修羅と荊の道を行け
「あら、千尋?何してるの?」

お母さんの声がドアの向こうから聞こえた。

え!浪川くんいるの?今の会話聞かれた?あーーーー、穴があったら入りたい!

「あはは、五百蔵の告白、全部聞かれたな」

万里くんが笑っているけど、笑い事じゃない。

どうしよう、浪川くん顔が見れない。

ドアが開いて、お母さんがお布団を持ってきてくれた。

「千尋と咲耶ちゃんはここで寝なさい。万里は客間に行きなさいね」

「はいはい。」

万里くんが部屋を出て行ってしまって、浪川くんと二人きりになってしまった。

せめてもう少し、万里くんにいてもらいたかった。

お布団を整えながら、なんとも言えない気まずさが漂っている。

「えっと…」

「何となく、万里兄ちゃんは咲耶のことが好きなんだろうなって思ってたけど、告白するとは思わなかった」

「うん…」

浪川くんはこっちをみないで話をはじめた。

「オレはずっと不安なことがあった。オレは咲耶より年下だ。実際ガキだし、咲耶が蓮聖みたいなガキといるのを見ても嫉妬するし、独り占めしたくなる。重いって思われるかもしれない。オレも同い年だったら兄ちゃんみたいに大人な告白も態度も取れるのかなって思いもした。でも現実はオレは年下のままだし…咲耶にはオレよりも同い年とか年上の男が相応しいかなって」

後は聞いていられなかった。

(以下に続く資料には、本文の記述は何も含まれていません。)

File: config.mk
export PLATFORM = sky130hd
export DESIGN_NAME = led_trace_tx
export DESIGN_NICKNAME = d
export VERILOG_FILES = /design/src/rtl/led_trace_tx.sv
export SDC_FILE = /design/constraint.sdc
export NUM_CORES = 1
export LEC_CHECK = 0
export BUFFER_PORTS_ARGS = -buffer_cell sky130_fd_sc_hd__clkbuf_2
export CAP_MARGIN = 15
export CORE_ASPECT_RATIO = 0.8
export CORE_MARGIN = 2
export CORE_UTILIZATION = 62
export DETAILED_ROUTE_END_ITERATION = 10
export PLACE_DENSITY = 0.8
export SLEW_MARGIN = 20
export SYNTH_ARGS = -nofsm -noshare
export SYNTH_HDL_FRONTEND = slang
export SYNTH_SLANG_ARGS = --single-unit
export TNS_END_PERCENT = 30
File: constraint.sdc
create_clock -name Clock -period 9.2 [get_ports Clock]
set_clock_uncertainty 0.2 [all_clocks]
set_input_delay 0.46 -clock Clock [delete_from_list [all_inputs] [get_ports Clock]]
set_output_delay 0.46 -clock Clock [all_outputs]
set_load 0.02 [all_outputs]
File: src/rtl/led_trace_tx.sv
// LED change tracer: logs every change of iLed into a small FIFO and sends each byte as an 8N1 UART frame on oTx.
// Define LED_TRACE_PARITY_EN to insert an even-parity bit between the data bits and the stop bit.
module led_trace_tx #(
    parameter int BAUD_DIV = 16,
    parameter int DEPTH    = 4
) (
    input  logic       Clock,
    input  logic       Reset,
    input  logic [7:0] iLed,
    output logic       oTx,
    output logic       oBusy,
    output logic       oOverflow
);

    localparam int AW = (DEPTH > 1) ? $clog2(DEPTH) : 1;
    localparam int CW = AW + 1;
    localparam logic [7:0]    RELOAD = 8'(BAUD_DIV - 1);
    localparam logic [CW-1:0] FULL   = CW'(DEPTH);

    localparam logic [2:0] IDLE   = 3'd0;
    localparam logic [2:0] START  = 3'd1;
    localparam logic [2:0] DATA   = 3'd2;
    localparam logic [2:0] STOP   = 3'd4;
`ifdef LED_TRACE_PARITY_EN
    localparam logic [2:0] PARITY = 3'd3;
`endif

    logic [7:0]    rLast;
    logic [7:0]    mem [DEPTH];
    logic [AW-1:0] wptr, rptr;
    logic [CW-1:0] count, count_n;

    logic [2:0] state, state_n;
    logic [7:0] baud, baud_n;
    logic [2:0] bitidx, bitidx_n;
    logic [7:0] shreg, shreg_n;
    logic       tx_n;
`ifdef LED_TRACE_PARITY_EN
    logic       par, par_n;
`endif

    logic change, pop, push, drop, bit_end;

    assign change  = (iLed != rLast);
    assign bit_end = (baud == 8'd0);
    // A pop happens from IDLE or exactly at the end of STOP, so frames chain without a gap.
    assign pop     = (count != '0) && ((state == IDLE) || ((state == STOP) && bit_end));
    // A full FIFO still accepts the new byte when an entry leaves on the same edge.
    assign push    = change && ((count != FULL) || pop);
    assign drop    = change && !push;

    always_comb begin
        case ({push, pop})
            2'b10:   count_n = count + CW'(1);
            2'b01:   count_n = count - CW'(1);
            default: count_n = count;
        endcase
    end

    always_comb begin
        state_n  = state;
        baud_n   = baud;
        bitidx_n = bitidx;
        shreg_n  = shreg;
        tx_n     = oTx;
`ifdef LED_TRACE_PARITY_EN
        par_n    = par;
`endif
        if (pop) begin
            state_n = START;
            shreg_n = mem[rptr];
            baud_n  = RELOAD;
            tx_n    = 1'b0;
`ifdef LED_TRACE_PARITY_EN
            par_n   = ^mem[rptr];
`endif
        end else begin
            case (state)
                IDLE: tx_n = 1'b1;
                START: begin
                    if (bit_end) begin
                        state_n  = DATA;
                        bitidx_n = 3'd0;
                        tx_n     = shreg[0];
                        baud_n   = RELOAD;
                    end else begin
                        baud_n = baud - 8'd1;
                    end
                end
                DATA: begin
                    if (bit_end) begin
                        baud_n = RELOAD;
                        if (bitidx == 3'd7) begin
`ifdef LED_TRACE_PARITY_EN
                            state_n = PARITY;
                            tx_n    = par;
`else
                            state_n = STOP;
                            tx_n    = 1'b1;
`endif
                        end else begin
                            bitidx_n = bitidx + 3'd1;
                            shreg_n  = shreg >> 1;
                            tx_n     = shreg[1];
                        end
                    end else begin
                        baud_n = baud - 8'd1;
                    end
                end
`ifdef LED_TRACE_PARITY_EN
                PARITY: begin
                    if (bit_end) begin
                        state_n = STOP;
                        tx_n    = 1'b1;
                        baud_n  = RELOAD;
                    end else begin
                        baud_n = baud - 8'd1;
                    end
                end
`endif
                STOP: begin
                    if (bit_end) begin
                        state_n = IDLE;
                        tx_n    = 1'b1;
                    end else begin
                        baud_n = baud - 8'd1;
                    end
                end
                default: begin
                    state_n = IDLE;
                    tx_n    = 1'b1;
                end
            endcase
        end
    end

    always_ff @(posedge Clock) begin
        if (!Reset && push) begin
            mem[wptr] <= iLed;
        end
    end

    always_ff @(posedge Clock) begin
        if (Reset) begin
            rLast     <= 8'h00;
            wptr      <= '0;
            rptr      <= '0;
            count     <= '0;
            state     <= IDLE;
            baud      <= '0;
            bitidx    <= '0;
            shreg     <= '0;
            oTx       <= 1'b1;
            oBusy     <= 1'b0;
            oOverflow <= 1'b0;
`ifdef LED_TRACE_PARITY_EN
            par       <= 1'b0;
`endif
        end else begin
            rLast     <= iLed;
            wptr      <= wptr + AW'(push);
            rptr      <= rptr + AW'(pop);
            count     <= count_n;
            state     <= state_n;
            baud      <= baud_n;
            bitidx    <= bitidx_n;
            shreg     <= shreg_n;
            oTx       <= tx_n;
            oBusy     <= (state_n != IDLE) || (count_n != '0);
            oOverflow <= oOverflow | drop;
`ifdef LED_TRACE_PARITY_EN
            par       <= par_n;
`endif
        end
    end

endmodule

Word-level counts from Yosys, hierarchy flattened
Memories as Yosys holds them, arrays and structs flattened. A register that Yosys moved wholly into a read port is not among the register bits.
Index checks and enable logic that the tools add are counted.
{"block": "totals", "mem_count": 1, "ff_bits": 40, "out_inout_bits": 3, "mem_bits_rw": 32, "elab_cells": 93, "in_bits": 10}
{"block": "classes", "bitwise": 2, "eq_ne": 17, "n_reduce_logical": 27, "mux": 28, "addsub": 6}
{"memory": "mem", "words": 4, "width": 8, "rd": 1, "rd_clocked_by_memory_dff": 1, "wr": 1, "line_no": "29", "source": "logic [7:0] mem [DEPTH];"}
{"cell": "$mux 8", "count": 6}
{"cell": "$mux 3", "count": 8}
{"cell": "$pmux 8 s2", "count": 1}
{"cell": "$ne 3x3->1 const B", "count": 5}
{"cell": "$pmux 3 s2", "count": 2}
{"cell": "$pmux 3 s4", "count": 1}
{"cell": "$reduce_bool 3->1", "count": 4}
{"cell": "$ne 2x2->1 const B", "count": 5}
{"cell": "$logic_not 8->1", "count": 1}
{"cell": "$ne 8x8->1", "count": 1}
{"cell": "$reduce_bool 2->1", "count": 4}
{"cell": "$sub 8x1->8 const B", "count": 1}
{"cell": "$mux 1", "count": 7}
{"cell": "$add 3x1->3 const B", "count": 2}
{"cell": "$eq 3x3->1 const B", "count": 2}
{"cell": "$reduce_and 3->1", "count": 2}
{"cell": "$logic_and 1x1->1", "count": 5}
{"cell": "$reduce_and 5->1", "count": 1}
{"cell": "$add 2x1->2", "count": 2}
{"cell": "$mux 4", "count": 1}
{"cell": "$reduce_and 2->1", "count": 2}
{"cell": "$reduce_or 2->1", "count": 2}
{"cell": "$eq 3x1->1 const B", "count": 1}
{"cell": "$eq 3x2->1 const B", "count": 1}
{"cell": "10 further kinds", "count": 13}

Longest topological paths before layout
Gate-level depths: netlist of run 1.
{"block": "logic_depth", "word_depth": 10, "depth_mapped": 11}

Worst setup path before layout of run 1
No wires, ideal clock.
{"block": "synth_path", "path_kind": "register to register", "start": "register baud[0]", "end": "register oBusy", "t_required_ns": 8.929, "stages_incl_launch_ff": 12, "path_slack_ns": 6.258, "t_arrival_ns": 2.672, "period_less_slack_ns": 2.942, "path_cell_list": "dfxtp_1 -> inv_1 -> ha_1 -> or3b_2 -> o21ai_4 -> and4_4 -> inv_1 -> fa_1 -> xor2_1 -> and3_1 -> a2bb2o_1 -> a21oi_1"}
{"block": "synth_via", "elab_chain_len": 10, "elab_cells_between_ends": 17}
{"item": "start, declared", "line_no": "34", "source": "logic [7:0] baud, baud_n;"}
{"item": "start signal, assigned", "line_no": "165", "source": "baud <= baud_n;"}
{"item": "$logic_not 8->1 (*)", "line_no": "45", "source": "assign bit_end = (baud == 8'd0);"}
{"item": "$logic_and 1x1->1", "line_no": "47", "source": "assign pop = (count != '0) && ((state == IDLE) || ((state == STOP) && bit_end));"}
{"item": "$logic_or 1x1->1", "line_no": "47"}
{"item": "$logic_and 1x1->1", "line_no": "47"}
{"item": "$logic_or 1x1->1", "line_no": "49", "source": "assign push = change && ((count != FULL) || pop);"}
{"item": "$logic_and 1x1->1", "line_no": "49"}
{"item": "$eq 2x1->1 or $eq 2x2->1 (tied branches)", "line_no": "53", "source": "case ({push, pop})"}
{"item": "$pmux 3 s2", "line_no": "53"}
{"item": "$reduce_bool 3->1", "line_no": "169", "source": "oBusy <= (state_n != IDLE) || (count_n != '0);"}
{"item": "$logic_or 1x1->1 (*)", "line_no": "169"}
{"item": "end signal, assigned", "line_no": "169"}
{"item": "end, declared", "line_no": "11", "source": "output logic oBusy,"}
Mark *: on every way between the ends. The rest lies on a longest branch, timed or not.
A chain may end at the register's enable or synchronous reset.

Worst setup path after layout of run 1
{"block": "layout_path", "start": "register baud[0]", "end": "memory mem[1][0] (enable)"}
{"block": "layout_via", "elab_chain_len": 9}
{"item": "$logic_not 8->1", "line_no": "45"}
{"item": "$logic_and 1x1->1", "line_no": "47"}
{"item": "$logic_or 1x1->1", "line_no": "47"}
{"item": "$logic_and 1x1->1", "line_no": "47"}
{"item": "$logic_or 1x1->1", "line_no": "49"}
{"item": "$logic_and 1x1->1", "line_no": "49"}
{"item": "$logic_and 1x1->1", "line_no": "138", "source": "if (!Reset && push) begin"}
{"item": "$mux 1", "line_no": "138"}
{"item": "$mux 1 (not written as such)", "line_no": "139", "source": "mem[wptr] <= iLed;"}
{"item": "end, declared", "line_no": "29"}
No other way between the ends.

==> results of run 1 <==
-- registers in the layout, summed over array words and instances (netlist names) --
register,flops
oOverflow,1
shreg,8
rptr,2
wptr,2
count,3
mem,32
oTx,1
rLast,8
baud,8
oBusy,1
bitidx,3
state,3
-- cells in the final DEF, fill, tap and decap left out, drive strengths merged, types with 2 or more instances in the layout --
cell type,count
clkinvlp,2
nand2b,2
or3,5
nor2b,10
o22ai,2
a2111oi,3
xnor2,9
clkbuf,21
a211oi,2
mux2,3
dfxtp,40
inv,7
nand3b,2
and2,2
and3,3
a21oi,14
mux4,8
o211ai,2
edfxtp,32
o21ai,4
a311oi,4
nor2,19
nand3,5
buf,4
o221ai,2
a22oi,3
nor4,5
and4,2
a31oi,2
ha,4
nor3,9
o21a,3
clkinv,4
nand2,20
nor3b,3
xor2,10
-- cell type report --
| cell class | count | share of cell area |
|---|---|---|
| clock buffers | 9 | 0.03568 |
| clock inverters | 7 | 0.02090 |
| inverters | 7 | 0.007568 |
| multi-input cells | 174 | 0.3802 |
| flip-flops and latches | 72 | 0.5074 |
| well taps | 62 | 0.02234 |
| repair buffers | 16 | 0.02595 |
-- layer usage --
metal	track usage	share of wire
met2	0.3720	0.46
met4	0.07863	0.014
met1	0.3070	0.45
met5	0	0
met3	0.08680	0.074
-- worst max-delay path by stage --
stage,from,end,slack (ns),depth (start not counted)
after floorplan,baud[0]$_SDFFE_PP0P_,oBusy$_SDFF_PP0_,6.26,11
after global placement,iLed[2],oBusy$_SDFF_PP0_,6.08,10
after detailed placement,iLed[5],oBusy$_SDFF_PP0_,6.00,10
after CTS,baud[0]$_SDFFE_PP0P_,mem[1][7]$_DFFE_PP_,6.01,8
after global routing,baud[0]$_SDFFE_PP0P_,mem[1][0]$_DFFE_PP_,5.76,8
final,baud[0]$_SDFFE_PP0P_,mem[1][0]$_DFFE_PP_,5.97,8
-- power breakdown --
| group | total (mW) | internal (mW) | switching [mW] |
|---|---|---|---|
| logic | 0.332 | 0.146 | 0.186 |
| clock network | 0.245 | 0.125 | 0.120 |
| registers | 0.443 | 0.390 | 0.0529 |
| total | 1.02 | 0.661 | 0.359 |
-- kinds of logic (layout without fill, tap and decap cells) --
group           count (synthesis)  in the layout  share of synthesized area
compound gates                 49             49                     0.1156
xor+xnor                       19             19                    0.05284
fa+ha+maj                       5              5                    0.02225
buf+inv                        17             39                    0.02145
flops                          72             72                     0.5594
mux                            11             11                    0.06794
simple gates                   90             90                     0.1605
==> qor.yml, run 1 <==
placed_design:
  dp_hpwl_mm: 4.173
  dp_slack_ns: 5.997
  numPortBuffers: 12
  dp.cells: 331
  placed_cell_area_um2: 3276
  gp_congestion: 0.7569
routing:
  vias_per_cell: 6.081
  detail_route.iter0.violations: 234
  wirelength_mm: 6.116
  drt_first_pass_iters: 4
  drc_errors: 0
  vias: 2110
  routedWlPerCell_um: 17.63
  drtAntennaViolNets: 0
min_path:
  min_to: "mem[1][2]$_DFFE_PP_"
  worstHoldStart: "iLed[2]"
  hold_class: "in -> reg"
  min_delay_path_depth: 1
pwr:
  max-vdd-ir-drop_mv: 0.1628
  leakage_nw: 1.228
  power.density_nw_per_um2: 293.9
  power_mw: 1.020
cts:
  cts_buffers: 9
  root_buffer: "clkbuf_8"
  postCtsSetupBuffers: 0
  cts-hold-fix-buffers: 0
  h-tree-depth: 3
  clk_latency_ns: 0.35
  post_cts_resized: 0
  clockBufferDepth: 2
  cts_sinks: 72
  cts_tree: "done"
  cts.clk_slew.worst_paths_ns: 0.07
worst_setup_path:
  cp.required_ns: 9.07
  crit_arrival_ns: 3.10
  timing.rr.start: "baud[0]$_SDFFE_PP0P_"
  path_buf_inv: 2
  path_cells: "inv_1 > ha_1 > nor3b_1 > nand2_1 > a21oi_2 > o211ai_1 > nor3b_1 > buf_4"
  ff2ff_path_depth: 8
  cpLargestDelayFamily: "simple AND/OR/NAND/NOR gates"
  slowest_stage: "nor3b_1"
  criticalPathCategory: "reg -> reg"
  cp-end-kind: "flip-flop"
  cp-start-kind: "flip-flop"
  r2r-end: "mem[1][0]$_DFFE_PP_"
  cp_slowest_stage_delay_ns: 0.74
  crit_fanout: 7
  worst-r2r-setup-slack_ns: 5.97
  crit_path_frequent_cell: "nor3b_1"
sta:
  slew_violations: 0
  final_hold_viol_count: 0
  finalSetupTns_ns: 0
  min_period_ns: 3.234
  period_share: 0.3516
  hold_slack_ns: 0.1587
  relSlewSlack: 0.4346
  max_freq_mhz: 309.2
  setup_ws_ns: 5.966
  rsz0062_at_grt: "false"
  tightestPinTransition_ns: 0.8463
  setup_viol: 0
final_layout:
  register_area_um2: 1762
  nets: 295
  n_antenna_cell: 0
  drive_above_1_share: 0.2000
  stdcell_area_um2: 3472
  final_cells: 347
  fillCellCount: 341
  fin_util: 0.7015
  area_delta_synth_final_pct: 10.25
  multi_input_area_um2: 1320
floorplan:
  initial_core_util: 0.6362
  row_count: 23
  fp.dieW_um: 83.68
  core_area_um2: 4950
  dieHeight_um: 67.75
  ios: 13
  dieArea_um2: 5669
synthesis:
  synthFlopType: "dfxtp_1"
  ys_top_cells_by_area: "edfxtp_1, dfxtp_1, mux4_2, xor2_1, xnor2_1"
  netlist.area_leader.share: 0.3051
  yosysMostFrequentCell: "dfxtp_1"
  synth_nets: 278
  synth_edf_count: 32
  ys_async_sr_fraction: 0
  yosysWarningCount: 0
  synthDistinctLibCells: 58
  yosysTopAreaCell: "edfxtp_1"
  syn_area_um2: 3149
  synth_seq_area_share: 0.5594
  syn_avg_cell_area_um2: 11.97
  synth_common_cells: "dfxtp_1, edfxtp_1, nand2_1, nor2_1, a21oi_1"
  synth-seq-cells: 72
  synthesis.instances: 263
run:
  maxCapViolations: 0
global_route:
  grt_max_degree: 41
  track_usage: 0.2357
  grt_pass1_wl_mm: 9.867
  grt_overflow: 0
  antenna_found_initial: 0
  grt_pass1_vias: 1980
status:
  status: "complete, no violations"
No activity file was read; power rests on OpenSTA's default activity.
==> run 2: changes to the inputs <==
- CORE_UTILIZATION: 62 -> 55
- PLACE_DENSITY: 0.8 -> 0.75
- clock period: 9.2 -> 2.6 ns (I/O delays scaled with it)
==> run 2 against run 1 <==
Compared with the run above:
- worst setup slack worse by 6.0 ns
- wire length rose by 3.5%
- non-clock buffer count is 35 higher
- critical path depth increased by 3
- combinational power rose to 4.5 times the previous value
- sequential power rose to 3.5 times the previous value
- register-to-register slack worse by 6.0 ns
- critical path type unchanged
- critical endpoint is now oBusy$_SDFF_PP0_
- largest cell class unchanged
- highest routed layer unchanged
==> qor.yml, run 2 (same netlist as run 1, synthesis figures left out) <==
worst_setup_path:
  crit_fanout: 3  # -4
  path_buf_inv: 2  # unchanged
  crit_arrival_ns: 2.69  # -0.41 ns
  crit_path_frequent_cell: "inv_2"
  cpLargestDelayFamily: "simple AND/OR/NAND/NOR gates"
  slowest_stage: "or3b_4"
  path_cells: "inv_2 > ha_4 > or3b_4 > o21ai_4 > and4_4 > inv_2 > fa_2 > xor2_1 > and3_1 > a2bb2o_4 > a21oi_2"
  ff2ff_path_depth: 11  # +3
  criticalPathCategory: "reg -> reg"
  cp_slowest_stage_delay_ns: 0.40  # -0.34 ns
  cp-start-kind: "flip-flop"
  cp.required_ns: 2.70  # -6.37 ns
  cp-end-kind: "flip-flop"
  cp_num_cells: 11  # +3
floorplan:
  core_area_um2: 5495  # +11%
  row_count: 24  # +4.3%
  initial_core_util: 0.5731  # -0.06316
  dieArea_um2: 6351  # +12%
  dieHeight_um: 71.68  # +5.8%
  fp.dieW_um: 88.60  # +5.9%
  ios: 13  # unchanged
final_layout:
  fin_util: 0.6933  # -0.008160
  layout_common_cells: "dfxtp_1, edfxtp_1, buf_4"
  final_common_cell: "dfxtp_1"
  area_delta_synth_final_pct: 20.98
  top_register: "mem"
  multi_input_area_um2: 1356  # +2.7%
  drive_above_1_share: 0.2906  # +0.09063
  final_cells: 398  # +15%
  largest_reg_flops: 32  # unchanged
  register_area_um2: 1764  # +0.14%
  n_antenna_cell: 0  # unchanged
  fillCellCount: 386  # +13%
  nets: 330  # +12%
placed_design:
  dp_hpwl_mm: 4.104  # -1.6%
  numPortBuffers: 12  # unchanged
  dp_slack_ns: -0.09523  # -6.092 ns
  dp.cells: 370  # +12%
  gp_congestion: 0.8649  # +14%
routing:
  drtAntennaViolNets: 0  # unchanged
  detail_route.iter0.violations: 149  # -36%
  drc_errors: 0  # unchanged
  vias_per_cell: 5.563  # -8.5%
  routedWlPerCell_um: 15.90  # -9.8%
  wirelength_mm: 6.329  # +3.5%
  vias: 2214  # +4.9%
  drt_first_pass_iters: 4  # unchanged
global_route:
  antenna_found_initial: 0  # unchanged
  track_usage: 0.2233  # -0.01242
  grt_max_degree: 40  # -2.4%
  grt_pass1_vias: 2195  # +11%
  grt_pass1_wl_mm: 10.66  # +8.0%
  grt_overflow: 0  # unchanged
min_path:
  min_delay_path_depth: 1  # unchanged
  hold_class: "reg -> reg"
cts:
  cts_sinks: 72  # unchanged
  root_buffer: "clkbuf_8"
  clockBufferDepth: 2  # unchanged
  cts_tree: "done"
  clk_latency_ns: 0.35  # about the same
  h-tree-depth: 3  # unchanged
  cts_buffers: 9  # unchanged
  cts.clk_slew.worst_paths_ns: 0.09  # +0.02 ns
sta:
  period_share: 0.9997  # +0.6481
  finalSetupTns_ns: 0  # unchanged
  rsz0062_at_grt: "true"
  setup_ws_ns: 0.0008320  # -5.965 ns
  relSlewSlack: 0.5592  # +0.1246
  final_hold_viol_count: 0  # unchanged
  max_freq_mhz: 384.7  # +24%
  setup_viol: 0  # unchanged
  tightestPinTransition_ns: 0.6604  # -0.1860 ns
  min_period_ns: 2.599  # -0.6353 ns
  slew_violations: 0  # unchanged
pwr:
  combPwrFrac: 0.387  # +0.061
  power_mw: 3.830  # +280%
  max-vdd-ir-drop_mv: 0.6529  # +300%
  leakage_nw: 1.400  # +14%
  p_int_mw: 2.448  # +270%
  net-switching-power_mw: 1.382  # +280%
  power.density_nw_per_um2: 1005  # +240%
  switching_share: 0.3608  # +0.008665
  clkPwrFrac: 0.214  # -0.026
  p_seq_frac: 0.399  # -0.035
run:
  maxCapViolations: 0  # unchanged
status:
  status: "complete, no violations"
-- run 2: layout make-up --
| cell class | count | share of cell area |
|---|---|---|
| Timing Repair Buffer | 51 | 0.09951 |
| Clock inverter | 7 | 0.01642 |
| Sequential cell | 72 | 0.4631 |
| Inverter | 7 | 0.006897 |
| Tap cell | 78 | 0.02562 |
| Clock buffer | 9 | 0.03251 |
| Multi-Input combinational cell | 174 | 0.3560 |
-- run 2: path summary, 6_finish.rpt --
path	slack [ns]	from	end
worst max-delay path	0.0008	baud[0]$_SDFFE_PP0P_	oBusy$_SDFF_PP0_
worst min-delay path	0.25	state[1]$_SDFF_PP0_	state[0]$_SDFF_PP0_
worst max register to register	0.0008	baud[0]$_SDFFE_PP0P_	oBusy$_SDFF_PP0_
worst min register to register	0.25	state[1]$_SDFF_PP0_	state[0]$_SDFF_PP0_
-- run 2: power by group through the flow --
| stage | clock [mW] | combinational (mW) | sequential (mW) |
|---|---|---|---|
| floorplan | 0 | 0.996 | 1.51 |
| global placement | 0 | 1.37 | 1.54 |
| detailed placement | 0 | 1.40 | 1.55 |
| CTS | 0.834 | 1.46 | 1.53 |
| global route | 0.878 | 1.61 | 1.56 |
| finish | 0.821 | 1.48 | 1.53 |
-- run 2: per-stage QoR --
| step | cell area [um^2] | hold slack (ns) |
|---|---|---|
| finish | 3810 | 0.2477 |
| global route | 3810 | 0.2670 |
| CTS | 3810 | 0.2462 |
| detailed placement | 3492 | 0.1891 |
| global placement | 3492 | 0.1892 |
| floorplan | 3173 | 0.02887 |
-- run 2: worst register-to-register path, delay by kind of cell, from the launching register on --
kind | cells | cell delay (ns)
AND/OR/NAND/NOR | 3 | 0.82
XOR/XNOR | 1 | 0.15
flip-flops | 1 | 0.33
adder cells (fa/ha/maj) | 2 | 0.50
AO/OA/AOI/OAI | 3 | 0.46
buffers and inverters | 2 | 0.10
-- run 2: per-layer routing --
| layer | up-vias | GRT usage | part of all wire |
|---|---|---|---|
| li1 | 1085 | - | - |
| met1 | 1065 | 0.3167 | 0.48 |
| met2 | 62 | 0.3467 | 0.46 |
| met3 | 2 | 0.06912 | 0.060 |
| met4 | 0 | 0.04040 | 0.0052 |
| met5 | - | 0 | 0 |
-- run 2: repair_timing --
action | CTS | global route
hold buffers | 9 | 0
setup buffers | 3 | 0
endpoints found under the hold margin | 43 | 0
endpoints found under the setup margin | 1 | 2
resized for setup | 6 | 0
pin swaps | 6 | 0
cloned | 0 | 0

浪川くんに衝動的に抱きついた。

「私は浪川くんじゃなきゃ駄目なの。浪川くんしか触れない。初対面で掌底
をかました私を諦めないでくれた浪川千尋くんじゃないとダメなの」

息を継ぐ暇もないくらいに一気に伝えた。浪川くんじゃなかったら、恋人のいる幸せを知らずにこのまま生きていただろう。自分以外の肌の暖かさの心地よさも好きな人に一喜一憂する楽しさも知らなかった。

これからも心動かすのはこの人だけだ。